-- Information shown --
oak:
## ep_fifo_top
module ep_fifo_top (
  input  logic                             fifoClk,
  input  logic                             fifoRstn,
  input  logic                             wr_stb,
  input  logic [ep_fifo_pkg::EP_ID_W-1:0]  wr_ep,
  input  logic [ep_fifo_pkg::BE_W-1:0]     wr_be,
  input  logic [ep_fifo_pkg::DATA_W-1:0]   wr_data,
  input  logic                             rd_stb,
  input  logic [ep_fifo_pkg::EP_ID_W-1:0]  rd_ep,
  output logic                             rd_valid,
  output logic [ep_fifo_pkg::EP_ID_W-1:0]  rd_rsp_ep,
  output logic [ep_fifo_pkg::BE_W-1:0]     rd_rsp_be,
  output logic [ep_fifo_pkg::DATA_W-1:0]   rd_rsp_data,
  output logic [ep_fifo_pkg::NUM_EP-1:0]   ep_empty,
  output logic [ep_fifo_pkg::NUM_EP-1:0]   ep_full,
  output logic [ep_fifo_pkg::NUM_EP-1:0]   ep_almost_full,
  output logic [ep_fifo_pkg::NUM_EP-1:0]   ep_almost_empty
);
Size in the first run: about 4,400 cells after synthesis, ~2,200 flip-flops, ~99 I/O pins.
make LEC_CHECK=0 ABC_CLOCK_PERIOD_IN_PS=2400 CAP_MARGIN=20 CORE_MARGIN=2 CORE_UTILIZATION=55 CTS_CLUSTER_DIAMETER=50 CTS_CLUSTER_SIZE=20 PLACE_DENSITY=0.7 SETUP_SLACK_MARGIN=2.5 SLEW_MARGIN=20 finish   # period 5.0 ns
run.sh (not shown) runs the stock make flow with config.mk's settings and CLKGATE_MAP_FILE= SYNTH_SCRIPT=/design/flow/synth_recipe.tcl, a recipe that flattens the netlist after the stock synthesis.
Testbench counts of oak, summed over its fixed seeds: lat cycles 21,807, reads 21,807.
This is an optimization exercise on Yosys and OpenROAD, whose aim is a short achievable clock period and few clock cycles per item, not a production implementation. In this exercise RTL edits were held to simulation tests only and were not proved equivalent to the original. No activity file was given, so power comes from the tool's default toggle rates.

**design/flow/run.sh**
```bash
#!/bin/bash
# synth_recipe.tcl (not shown) runs the flow's synth.tcl, then flattens the netlist and writes it again
# the make line also repeats each setting of config.mk as NAME=value (left out here)
make -C /OpenROAD-flow-scripts/flow DESIGN_CONFIG=/design/flow/config.mk WORK_HOME=/design/flow/orfs CLKGATE_MAP_FILE= SYNTH_SCRIPT=/design/flow/synth_recipe.tcl finish
```
**design/flow/config.mk**
```make
export PLATFORM = sky130hd
export DESIGN_NAME = a25_wishbone_master
export DESIGN_NICKNAME = a25_wishbone_master
export VERILOG_FILES = /design/flow/design.v
export SDC_FILE = /design/flow/constraint.sdc
export NUM_CORES = 4
export LEC_CHECK = 0
export CAP_MARGIN = 20
export CORE_AREA = 5 5 375 375
export DIE_AREA = 0 0 380 380
export SLEW_MARGIN = 20
```
**design/flow/constraint.sdc**
```tcl
create_clock -name core_clock -period 5.0 [get_ports {i_clk}]
set_input_delay 1.0000 -clock core_clock [delete_from_list [all_inputs] [get_ports {i_clk}]]
set_output_delay 1.0000 -clock core_clock [all_outputs]
set_load 0.01 [all_outputs]
```
**design/flow/design.v**
```verilog
package a25_wb_pkg;
    typedef enum logic [1:0] {
        IDLE = 2'd0,
        BEAT = 2'd1,
        DONE = 2'd2
    } wb_state_t;
    localparam logic [1:0] P_ICACHE   = 2'd0;
    localparam logic [1:0] P_DCACHE   = 2'd1;
    localparam logic [1:0] P_UNCACHED = 2'd2;
    localparam int unsigned WB_WORDS = 4;
endpackage
import a25_wb_pkg::*;
module a25_wb_beat_mask
(
    input  logic        write,
    input  logic [15:0] be,
    input  logic [1:0]  addr_word,
    input  logic [1:0]  port,
    input  logic [3:0]  cur_mask,
    input  logic [1:0]  cur_word,
    output logic [3:0]  mask,
    output logic [1:0]  first_word,
    output logic [1:0]  next_word,
    output logic        has_next
);
    always_comb begin
        mask = '0;
        if (write) begin
            for (int unsigned k = 0; k < WB_WORDS; k++) begin
                mask[k] = |be[4*k +: 4];
            end
        end else if (port == P_UNCACHED) begin
            mask[addr_word] = 1'b1;
        end else begin
            mask = '1;
        end
    end
    always_comb begin
        first_word = '0;
        for (int unsigned k = WB_WORDS; k > 0; k--) begin
            if (mask[k-1]) first_word = 2'(k - 1);
        end
    end
    always_comb begin
        next_word = '0;
        has_next  = 1'b0;
        for (int unsigned k = WB_WORDS; k > 0; k--) begin
            if (cur_mask[k-1] && ((k - 1) > 32'(cur_word))) begin
                next_word = 2'(k - 1);
                has_next  = 1'b1;
            end
        end
    end
endmodule
import a25_wb_pkg::*;
module a25_wishbone_master
#(
    parameter int unsigned TIMEOUT_CYCLES = 256
) (
    input  logic         i_clk,
    input  logic         i_rst,
    input  logic         i_p0_valid,
    output logic         o_p0_accepted,
    input  logic         i_p0_write,
    input  logic [127:0] i_p0_wdata,
    input  logic [15:0]  i_p0_be,
    input  logic [31:0]  i_p0_addr,
    output logic [127:0] o_p0_rdata,
    output logic         o_p0_rdata_valid,
    input  logic         i_p1_valid,
    output logic         o_p1_accepted,
    input  logic         i_p1_write,
    input  logic [127:0] i_p1_wdata,
    input  logic [15:0]  i_p1_be,
    input  logic [31:0]  i_p1_addr,
    output logic [127:0] o_p1_rdata,
    output logic         o_p1_rdata_valid,
    input  logic         i_p2_valid,
    output logic         o_p2_accepted,
    input  logic         i_p2_write,
    input  logic [127:0] i_p2_wdata,
    input  logic [15:0]  i_p2_be,
    input  logic [31:0]  i_p2_addr,
    output logic [127:0] o_p2_rdata,
    output logic         o_p2_rdata_valid,
    output logic [31:0]  o_wb_adr,
    output logic [3:0]   o_wb_sel,
    output logic         o_wb_we,
    output logic [31:0]  o_wb_dat,
    input  logic [31:0]  i_wb_dat,
    output logic         o_wb_cyc,
    output logic         o_wb_stb,
    input  logic         i_wb_ack,
    input  logic         i_wb_err,
    output logic         o_bus_error
);
    logic [1:0]   state;     
    logic [1:0]   port_q;
    logic         write_q;
    logic [127:0] wdata_q;
    logic [15:0]  be_q;
    logic [31:4]  addr_q;
    logic [3:0]   mask_q;
    logic [1:0]   word_q;
    logic [127:0] line_q;
    logic [127:0] rdata0_q, rdata1_q, rdata2_q;
    logic         bus_error_q;
    logic         win_valid;
    logic [1:0]   win_port;
    logic         win_write;
    logic [127:0] win_wdata;
    logic [15:0]  win_be;
    logic [31:0]  win_addr;
    logic         take;
    logic [3:0]   mask;
    logic [1:0]   first_word, next_word;
    logic         has_next;
    logic         beat_timeout, beat_end, beat_bad, rd_done;
    always_comb begin
        win_valid = i_p0_valid | i_p1_valid | i_p2_valid;
        win_port  = P_ICACHE;
        win_write = i_p0_write;
        win_wdata = i_p0_wdata;
        win_be    = i_p0_be;
        win_addr  = i_p0_addr;
        if (i_p2_valid) begin
            win_port  = P_UNCACHED;
            win_write = i_p2_write;
            win_wdata = i_p2_wdata;
            win_be    = i_p2_be;
            win_addr  = i_p2_addr;
        end else if (i_p1_valid) begin
            win_port  = P_DCACHE;
            win_write = i_p1_write;
            win_wdata = i_p1_wdata;
            win_be    = i_p1_be;
            win_addr  = i_p1_addr;
        end
    end
    logic unused_addr_lsbs;
    assign unused_addr_lsbs = ^win_addr[1:0];
    assign take = (state == IDLE) && win_valid && !i_rst;
    assign o_p0_accepted = take && (win_port == P_ICACHE);
    assign o_p1_accepted = take && (win_port == P_DCACHE);
    assign o_p2_accepted = take && (win_port == P_UNCACHED);
    a25_wb_beat_mask u_beat_mask (
        .write      (win_write),
        .be         (win_be),
        .addr_word  (win_addr[3:2]),
        .port       (win_port),
        .cur_mask   (mask_q),
        .cur_word   (word_q),
        .mask       (mask),
        .first_word (first_word),
        .next_word  (next_word),
        .has_next   (has_next)
    );
    assign beat_end = (state == BEAT) && (i_wb_ack || i_wb_err || beat_timeout);
    assign beat_bad = i_wb_err || beat_timeout;
    logic unused_timeout_cfg;
    assign unused_timeout_cfg = ^TIMEOUT_CYCLES;
    assign beat_timeout = 1'b0;
    always_ff @(posedge i_clk or posedge i_rst) begin
        if (i_rst) begin
            state       <= IDLE;
            port_q      <= '0;
            write_q     <= 1'b0;
            wdata_q     <= '0;
            be_q        <= '0;
            addr_q      <= '0;
            mask_q      <= '0;
            word_q      <= '0;
            line_q      <= '0;
            rdata0_q    <= '0;
            rdata1_q    <= '0;
            rdata2_q    <= '0;
            bus_error_q <= 1'b0;
        end else begin
            unique case (state)
                IDLE: begin
                    if (take) begin
                        port_q  <= win_port;
                        write_q <= win_write;
                        wdata_q <= win_wdata;
                        be_q    <= win_be;
                        addr_q  <= win_addr[31:4];
                        mask_q  <= mask;
                        word_q  <= first_word;
                        line_q  <= '0;
                        state   <= (mask == '0) ? DONE : BEAT;
                    end
                end
                BEAT: begin
                    if (beat_end) begin
                        if (!write_q) line_q[{word_q, 5'd0} +: 32] <= beat_bad ? '0 : i_wb_dat;
                        if (beat_bad) bus_error_q <= 1'b1;
                        if (has_next) word_q <= next_word;
                        else          state  <= DONE;
                    end
                end
                DONE: begin
                    if (!write_q) begin
                        if (port_q == P_ICACHE) rdata0_q <= line_q;
                        if (port_q == P_DCACHE) rdata1_q <= line_q;
                        if (port_q == P_UNCACHED) rdata2_q <= line_q;
                    end
                    state <= IDLE;
                end
                default: state <= IDLE;
            endcase
        end
    end
    assign o_wb_cyc = (state == BEAT);
    assign o_wb_stb = (state == BEAT);
    assign o_wb_adr = {addr_q, word_q, 2'b00};
    assign o_wb_sel = be_q[{word_q, 2'b00} +: 4];
    assign o_wb_dat = wdata_q[{word_q, 5'd0} +: 32];
    assign o_wb_we  = write_q;
    assign o_bus_error = bus_error_q;
    assign rd_done = (state == DONE) && !write_q;
    assign o_p0_rdata_valid = rd_done && (port_q == P_ICACHE);
    assign o_p1_rdata_valid = rd_done && (port_q == P_DCACHE);
    assign o_p2_rdata_valid = rd_done && (port_q == P_UNCACHED);
    assign o_p0_rdata = o_p0_rdata_valid ? line_q : rdata0_q;
    assign o_p1_rdata = o_p1_rdata_valid ? line_q : rdata1_q;
    assign o_p2_rdata = o_p2_rdata_valid ? line_q : rdata2_q;
endmodule
```
==> summary.txt <==
post-synth top area cell dfrtp_1; Starting Density 24.02%; post-synthesis sequential area ratio 53.32%; clk sink count 695; P_int 15.25 mW; Syn. warnings 2; Comb power frac 37.8%; ys flop type dfrtp_1; CTS max path bufs 3; DR WL/cell 24.94 um; clock skew 0.05198 ns; Final min period 4.692 ns; Yosys top cell area share 53.32%; GR Overflow Total 0; final setup violation count 0; top cells by area, synth dfrtp_1, nand2_1, mux2_2, mux2i_1, o21ai_0; Slowest Stage Delay on Critical Path 0.62 ns; height of the die 380 um; unrepaired setup endpoints after global routing no; Ports 1032; PortBufs 1019; Max IR drop VDD 0.2897 mV; Slew @ Worst Pin 1.015 ns; Hold Path Cell Cnt 1; GRT Overall Usage 20.80%; Vias/cell 4.595; slowest cell on the critical path clkdlybuf4s50_1; Final period util 93.84%; Final Util 34.90%; Cells after DPL 6055; MaxCap Viol Count 0; htree depth 3; net count reported at finish 4935; vias in the first global route 29011; Distinct cells, synth 51; DRC viols 0; initial DRC count 2132; worst-path fanout max 36; worst-skew pair later-pin latency 0.67 ns; WS Path Type reg -> out; number of fill cells 13864; die width 380 um; relative slew slack 32.36%; highest clock rate 213.1 MHz; EDFF count, synth 0; post-cts hold buffer count 0; Total Routed Length 155400 um; total CTS buffers 84; Flop pwr share 36.3%; Mean Syn Cell Area 9.509 um2; Post-synth ARST share 100.0%; Top cell by count, worst path nand2_1; Clock power frac 25.9%; Syn Inst Count 3430; stages on the worst setup path 7; post-CTS setup buffers 0; Die ar. 0.1444 mm2; WP data required 4.00 ns; Max Slew Vio Count 0; TritonCTS clock tree done; RR Startpoint word_q[0]; Post-Syn Area 0.03262 mm2; Seq cells post-synth 695; kind of end point of the critical path output port; Setup crit start state[0]; Area Growth Syn to Fin 45.31%; Crit path max-delay family buffers and inverters; vias 28637; initial antenna violation count 53; Tot Pwr 24.12 mW; final antenna-violating net count 0; GP Congestion 0.8861; Buf/Inv on CP 3; final hold vios 0; core area 0.1358 mm2; Worst EP arrival 3.69 ns; Design Area, Final 0.04740 mm2; Worst-path clk slew 0.05 ns; Worst Hold Class reg -> reg; status timing/DRC/antenna clean; DRT Pass-1 Iters 7; CTS root buf clkbuf_16; post-CTS sizing 0; first-pass GRT wire length 218000 um; sw frac 36.78%; critical-path cell list or3b_1 -> or3b_4 -> inv_6 -> buf_4 -> nand2_1 -> nand2_1 -> clkdlybuf4s50_1; ratio of cells with drive above 1 in the final layout 12.30%; type of origin of the critical path flip-flop; Lkg Pwr 23.28 nW; Finished Layout Cells 6232; largest net degree at the start of global routing 178; hpwl dp 120700 um; hold_sp bus_error_q; # rows 135; NetSw 8.874 mW; placed standard-cell area 0.04452 mm2; R2R depth 5; Power Density 509.0 mW/mm2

-- Work instructions --
Copy the stretch of the records above that runs from the line with "make LEC_CHECK=0 ABC_CLOCK_PERIOD_IN_PS=2400" through the line with "run.sh (not shown)". Both end lines belong in the copy, and nothing else does.

-- Answer section --
make LEC_CHECK=0 ABC_CLOCK_PERIOD_IN_PS=2400 CAP_MARGIN=20 CORE_MARGIN=2 CORE_UTILIZATION=55 CTS_CLUSTER_DIAMETER=50 CTS_CLUSTER_SIZE=20 PLACE_DENSITY=0.7 SETUP_SLACK_MARGIN=2.5 SLEW_MARGIN=20 finish   # period 5.0 ns
run.sh (not shown) runs the stock make flow with config.mk's settings and CLKGATE_MAP_FILE= SYNTH_SCRIPT=/design/flow/synth_recipe.tcl, a recipe that flattens the netlist after the stock synthesis.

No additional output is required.